We zitten allemaal weleens wat minder lekker in ons vel, dat is opzich helemaal niet zo erg. Een zekere mate van stress, spanning en verdriet horen nu eenmaal bij het leven. Deze gevoelens toelaten zorgt ervoor dat we bepaalde zaken kunnen verwerken en het een plekje kunnen geven. Ook kan gezonde spanning net voor dat beetje extra adrenaline zorgen dat je iets beter presteert of wat meer durft. Echter gaat het mis wanneer deze spanning langdurige tijd blijft, daar is ons lichaam namelijk niet voor gemaakt. Dit kan leiden tot een burn-out of depressie, maar waar ligt die grens?
Tijdens mijn eetstoornis heb ik me regelmatig erg down gevoelt. Wanneer ik wakker werd kon ik soms erg opzien tegen de dag. Zeker wanneer ik de dag daarvoor een eetbui had gehad, voelde ik me dik en opgeblazen in de ochtend. Op die dagen kwam ik liever niet m’n bed uit en wilde ik ook geen mensen onder ogen komen. Ik voelde me vies en lelijk en wilde het liefst dat de dag zo snel mogelijk weer voorbij was, zodat het vieze gevoel ook voorbij zou gaan.
Ik kon best genieten van het leven, zag een toekomst voor me en was graag onder de mensen. ‘Het enige’ dat me in de weg zat was die verrekte eetstoornis, en ja, dat kostte me onwijs veel energie. Soms zag ik door de bomen het bos niet meer en had ik het gevoel dat ik er nooit uit zou komen. Toch, wanneer het eten wel weer aardig ging, had ik nooit zoveel moeite om mijn bed uit komen en aan de dag te beginnen.

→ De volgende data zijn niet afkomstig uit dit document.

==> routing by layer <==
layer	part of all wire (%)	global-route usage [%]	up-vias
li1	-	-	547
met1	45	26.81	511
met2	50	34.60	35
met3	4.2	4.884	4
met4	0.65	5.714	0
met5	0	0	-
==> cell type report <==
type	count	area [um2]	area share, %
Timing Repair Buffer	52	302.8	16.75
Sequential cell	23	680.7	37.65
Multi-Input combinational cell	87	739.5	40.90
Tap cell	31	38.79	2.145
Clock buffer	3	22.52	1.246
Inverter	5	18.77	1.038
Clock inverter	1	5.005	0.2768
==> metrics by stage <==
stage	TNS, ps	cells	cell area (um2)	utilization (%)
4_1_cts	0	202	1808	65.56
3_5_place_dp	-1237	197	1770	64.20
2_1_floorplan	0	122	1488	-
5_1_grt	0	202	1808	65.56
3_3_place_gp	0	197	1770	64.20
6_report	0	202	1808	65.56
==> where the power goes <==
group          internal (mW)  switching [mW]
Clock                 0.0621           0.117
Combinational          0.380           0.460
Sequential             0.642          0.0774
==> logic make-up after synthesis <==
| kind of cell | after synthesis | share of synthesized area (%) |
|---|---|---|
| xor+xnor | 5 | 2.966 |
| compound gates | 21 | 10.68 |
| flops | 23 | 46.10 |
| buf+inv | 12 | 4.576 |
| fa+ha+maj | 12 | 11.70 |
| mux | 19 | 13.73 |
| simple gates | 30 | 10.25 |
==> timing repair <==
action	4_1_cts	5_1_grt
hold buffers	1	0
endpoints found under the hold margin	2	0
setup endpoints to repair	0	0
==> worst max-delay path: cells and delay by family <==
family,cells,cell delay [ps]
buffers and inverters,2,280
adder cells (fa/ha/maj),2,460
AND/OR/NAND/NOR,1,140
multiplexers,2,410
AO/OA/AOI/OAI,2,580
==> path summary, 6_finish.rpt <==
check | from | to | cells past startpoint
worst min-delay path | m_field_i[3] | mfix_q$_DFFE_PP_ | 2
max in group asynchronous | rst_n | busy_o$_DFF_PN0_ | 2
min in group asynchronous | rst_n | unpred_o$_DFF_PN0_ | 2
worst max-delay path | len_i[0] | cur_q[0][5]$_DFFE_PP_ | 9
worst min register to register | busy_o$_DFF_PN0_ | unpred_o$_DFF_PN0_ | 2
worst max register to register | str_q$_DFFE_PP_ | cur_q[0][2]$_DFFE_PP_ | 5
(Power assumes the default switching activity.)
--- src/rtl/irq_gate_pkg.sv ---
// Shared constants and types for the interrupt acceptance gating unit.
// Assumes 8-bit vectors and 2-bit privilege levels.
package irq_gate_pkg;
    localparam int VEC_W       = 8;
    localparam int PL_W        = 2;
    localparam int SYNC_STAGES = 2;
    localparam logic [VEC_W-1:0] STEP_VEC = 8'd1;
    localparam logic [VEC_W-1:0] NMI_VEC  = 8'd2;

    typedef enum logic [1:0] {
        SEL_NONE = 2'd0,
        SEL_STEP = 2'd1,
        SEL_NMI  = 2'd2,
        SEL_INTR = 2'd3
    } sel_e;
endpackage
<file path="src/rtl/paced_p1_detector.sv">
module paced_p1_detector #(
  parameter int PRE_TOGGLES = 16,
  parameter int RUN_MAX     = 3,
  parameter int WIN_MIN     = 4,
  parameter int WIN_W       = 4
) (
  input  logic clk,
  input  logic rst,
  input  logic strb,
  input  logic p1,
  input  logic err_clr,
  output logic data_vld,
  output logic locked,
  output logic proto_err
);
  localparam int TW = $clog2(PRE_TOGGLES + 1);
  localparam int RW = $clog2(RUN_MAX + 2);
  localparam logic [WIN_W-1:0] WMAX = '1;

  logic             strb_q, h1, h2, st, wchk, wtog, err, vld;
  logic [1:0]       hist;
  logic [TW-1:0]    tcnt;
  logic [RW-1:0]    run;
  logic [WIN_W-1:0] wlen;

  wire smp     = strb ^ strb_q;
  wire pred    = (h1 == h2) ? ~h1 : h1;
  wire tog     = (hist != 2'd0) && (p1 != h1);
  wire rev     = (hist == 2'd2) && (p1 != pred);
  wire lk      = (tcnt == TW'(PRE_TOGGLES));
  wire flip    = rev & lk;
  wire nst     = st ^ flip;
  wire run_err = (hist != 2'd0) && !tog && (run >= RW'(RUN_MAX));
  wire win_err = !st && flip && wchk &&
                 ((wlen < WIN_W'(WIN_MIN)) || wlen[0] || !wtog);
  wire err_n   = (smp && (run_err || win_err)) || (err && !err_clr);

  assign data_vld  = vld;
  assign proto_err = err;
  assign locked    = lk & ~err;

  always_ff @(posedge clk) begin
    if (rst) begin
      strb_q <= strb;
      hist   <= '0;
      h1     <= 1'b0;
      h2     <= 1'b0;
      tcnt   <= '0;
      run    <= '0;
      st     <= 1'b0;
      wchk   <= 1'b0;
      wtog   <= 1'b0;
      wlen   <= '0;
      err    <= 1'b0;
      vld    <= 1'b0;
    end else begin
      strb_q <= strb;
      err    <= err_n;
      vld    <= smp & nst & ~err_n;
      if (smp) begin
        h1 <= p1;
        h2 <= h1;
        if (hist != 2'd2) hist <= hist + 2'd1;
        if (tog || hist == 2'd0) run <= RW'(1);
        else if (run <= RW'(RUN_MAX)) run <= run + RW'(1);
        if (tog && !lk) tcnt <= tcnt + TW'(1);
        st <= nst;
        if (st && flip) begin
          wchk <= 1'b1;
          wlen <= WIN_W'(1);
          wtog <= 1'b0;
        end else if (!st && flip) begin
          wchk <= 1'b0;
        end else if (!st) begin
          wlen <= (wlen == WMAX) ? wlen - WIN_W'(1) : wlen + WIN_W'(1);
          wtog <= wtog | tog;
        end
      end
    end
  end

  AST_VLD_ONLY_AFTER_SAMPLE: assert property (@(posedge clk) disable iff (rst)
    data_vld |-> $past(strb) != $past(strb_q));

  AST_IDLE_HOLDS_STATE: assert property (@(posedge clk) disable iff (rst)
    !smp |=> $stable(st) && $stable(h1) && $stable(run));

  AST_NO_FLIP_BEFORE_LOCK: assert property (@(posedge clk) disable iff (rst)
    (smp && !lk) |=> $stable(st));

  AST_SHORT_WINDOW_FLAGGED: assert property (@(posedge clk) disable iff (rst)
    (smp && flip && !st && wchk && wlen < WIN_W'(WIN_MIN)) |=> proto_err);

  AST_LONG_RUN_FLAGGED: assert property (@(posedge clk) disable iff (rst)
    (smp && hist != 2'd0 && p1 == h1 && run >= RW'(RUN_MAX)) |=> proto_err);

  AST_ERR_STICKY: assert property (@(posedge clk) disable iff (rst)
    (proto_err && !err_clr) |=> proto_err);

  AST_ERR_MASKS_VALID: assert property (@(posedge clk) disable iff (rst)
    proto_err |-> !data_vld);

  AST_RESET_CLEARS: assert property (@(posedge clk)
    $past(rst) |-> !locked && !data_vld && !proto_err);
endmodule

</file>
<file path="config.mk">
export PLATFORM = sky130hd
export DESIGN_NAME = paced_p1_detector
export DESIGN_NICKNAME = d
export VERILOG_FILES = /design/src/rtl/paced_p1_detector.sv
export SDC_FILE = /design/constraint.sdc
export NUM_CORES = 1
export LEC_CHECK = 0
export BUFFER_PORTS_ARGS = -buffer_cell sky130_fd_sc_hd__buf_4
export CAP_MARGIN = 20
export CORE_MARGIN = 3
export CORE_UTILIZATION = 45
export CTS_BUF_LIST = sky130_fd_sc_hd__clkbuf_8 sky130_fd_sc_hd__clkbuf_16
export DETAILED_ROUTE_END_ITERATION = 16
export PLACE_DENSITY = 0.73
export SLEW_MARGIN = 0
export SYNTH_ARGS = -nofsm -noshare
export SYNTH_HDL_FRONTEND = slang
export SYNTH_SLANG_ARGS = --single-unit
</file>
<file path="constraint.sdc">
create_clock -name clk -period 2.4 [get_ports clk]
set_clock_uncertainty 0.05 [all_clocks]
set_input_delay 0.36 -clock clk [delete_from_list [all_inputs] [get_ports clk]]
set_output_delay 0.36 -clock clk [all_outputs]
set_load 0.005 [all_outputs]
</file>
[Yosys cells after proc, flatten, opt, wreduce, memory -nomap -nowiden]
Index checks and enable logic that the tools add are counted.
Cells by class
  bitwise logic cells: 10
  muxes and demuxes: 12
  add/subtract/negate cells: 5
  eq/ne operators: 9
  $lt $le $gt $ge: 3
  reductions and logical operators: 30
Operator list (count)
  4-bit two-way mux: 4
  1-bit logical AND: 11
  2-bit AND reduction: 4
  1-bit two-way mux: 6
  3-bit two-way mux: 2
  2-bit nonzero test: 3
  5-bit by 1-bit adder with 5-bit output (second input constant): 1
  5-bit equality test (second input constant): 1
  1-bit logical NOT: 5
  1-bit logical OR: 5
  4-bit by 1-bit adder with 4-bit output (second input constant): 1
  1-bit AND: 4
  4-bit equality test (second input constant): 1
  4-bit by 3-bit less-than comparator with 1-bit output (second input constant): 1
  2-bit by 1-bit inequality test with 1-bit output (second input constant): 2
  4-bit by 1-bit subtractor with 4-bit output (second input constant): 1
  3-bit by 1-bit adder with 3-bit output (second input constant): 1
  3-bit by 2-bit >= comparator with 1-bit output (second input constant): 1
  3-bit by 2-bit less-or-equal comparator with 1-bit output (second input constant): 1
  1-bit inverter: 3
  3-bit AND reduction: 1
  2-bit by 1-bit adder with 2-bit output (second input constant): 1
  2-bit equality test (second input constant): 1
  2-bit logical NOT: 1
  5 further kinds: 7
Word-level totals
  output and inout port bits: 3
  flip-flop bits (word level): 22
  input bits: 5
  logic and storage cells: 81

[Depth between registers and ports, before layout]
Gate-level depths: netlist of run 1.
  depth in word-level cells: 13
  gate-level depth with buffers: 8
  gate-level depth less buffers: 8

[Worst setup path after synthesis of run 1]
OpenSTA, ideal clock, no wires.
  path kind: register to register
  from: register tcnt[0]
  to: register wlen[3]
  library setup time: 101 ps
  arrival: 1870 ps
  setup slack: 379 ps
  data required time: 2249 ps
  stages on the path, launching flop included: 9
  clock period less this slack: 2021 ps
  path buffers: 0
  cell sequence: dfxtp_1 inv_1 ha_1 and4bb_1 and3_1 ha_1 or3_1 o31a_1 o41ai_1
Between the ends
  cells in the longest elaborated chain, start to end: 5
  elaborated cells between the ends (all ways): 8
  classes of those cells: eq/ne (3); mux (1); bitwise (1); reduce/logical (3)
Ends and longest elaborated chain
  start: declaration: line 22  | logic [TW-1:0] tcnt;
  start signal: assignment: line 66  | if (tog && !lk) tcnt <= tcnt + TW'(1);
  5-bit equality test *: line 30  | wire lk = (tcnt == TW'(PRE_TOGGLES));
  1-bit AND *: line 31  | wire flip = rev & lk;
  1-bit logical AND (on tied branches): line 72, 68
  2-bit by 1-bit inequality test with 1-bit output (no source line)
  3-bit AND reduction (no source line)
  end signal: assignment: line 75  | wlen <= (wlen == WMAX) ? wlen - WIN_W'(1) : wlen + WIN_W'(1);
  end: declaration: line 24  | logic [WIN_W-1:0] wlen;
Mark *: on every way between the ends. The rest lies on a longest branch, timed or not.
A chain may end at the register's enable or synchronous reset.

[Worst setup path in the final report of run 1]
Same ends and word-level chain as after synthesis.
--- config.mk ---
export PLATFORM = sky130hd
export DESIGN_NAME = phy_link_mgr
export DESIGN_NICKNAME = d
export VERILOG_FILES = /design/src/rtl/phy_mgr_pkg.sv /design/src/rtl/phy_mgr_xact.sv /design/src/rtl/phy_mgr_gap.sv /design/src/rtl/phy_mgr_seq.sv /design/src/rtl/phy_link_mgr.sv
export SDC_FILE = /design/constraint.sdc
export NUM_CORES = 1
export LEC_CHECK = 0
export BUFFER_PORTS_ARGS = -buffer_cell sky130_fd_sc_hd__buf_4
export CORE_MARGIN = 2
export CORE_UTILIZATION = 55
export CTS_CLUSTER_SIZE = 16
export DETAILED_ROUTE_END_ITERATION = 8
export GPL_TIMING_DRIVEN = 0
export PLACE_DENSITY_LB_ADDON = 0.05
export RECOVER_POWER = 25
export SETUP_SLACK_MARGIN = 0.15
export SLEW_MARGIN = 15
export SYNTH_ARGS = -nofsm -noshare
export SYNTH_HDL_FRONTEND = slang
export SYNTH_SLANG_ARGS = --single-unit
--- constraint.sdc ---
create_clock -name clk -period 2.2 [get_ports clk]
set_input_delay 0.44 -clock clk [delete_from_list [all_inputs] [get_ports clk]]
set_output_delay 0.44 -clock clk [all_outputs]
set_load 0.02 [all_outputs]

Ik was vaak moe, zat niet lekker in mijn vel en had weinig vertrouwen in m’n kunnen, toch ging dit gevoel na een tijdje weer voorbij. Ik viel terug en krabbelde weer op. Ik kreeg m’n eetbuien weer een tijdje onder controle, won wat zelfvertrouwen en mijn lichaam balanceerde zich weer uit. Dit ging met ups en downs, met in dit geval de nadruk op ‘ups’. De grote, grijze regenwolk dreef over, kwam soms terug, maar dreef uiteindelijk altijd weer weg. Bij een depressie is dat niet het geval.
Zelf heb ik dan ook geen werkelijke depressie gehad, maar het baart me zorgen dat ik veel mensen om me heen wel zie lijden aan deze ziekte. Om de één of andere reden lijkt het steeds vaker te voor te komen. We leven in een snelle wereld waar veel van ons verwacht lijkt te worden en de spanning soms enorm op kan lopen. Als die spanning nooit afneemt, neemt de kans op een depressie aanzienlijk toe en wanneer je daar eenmaal in beland bent kan het een zwaar gevecht zijn om er weer uit te komen.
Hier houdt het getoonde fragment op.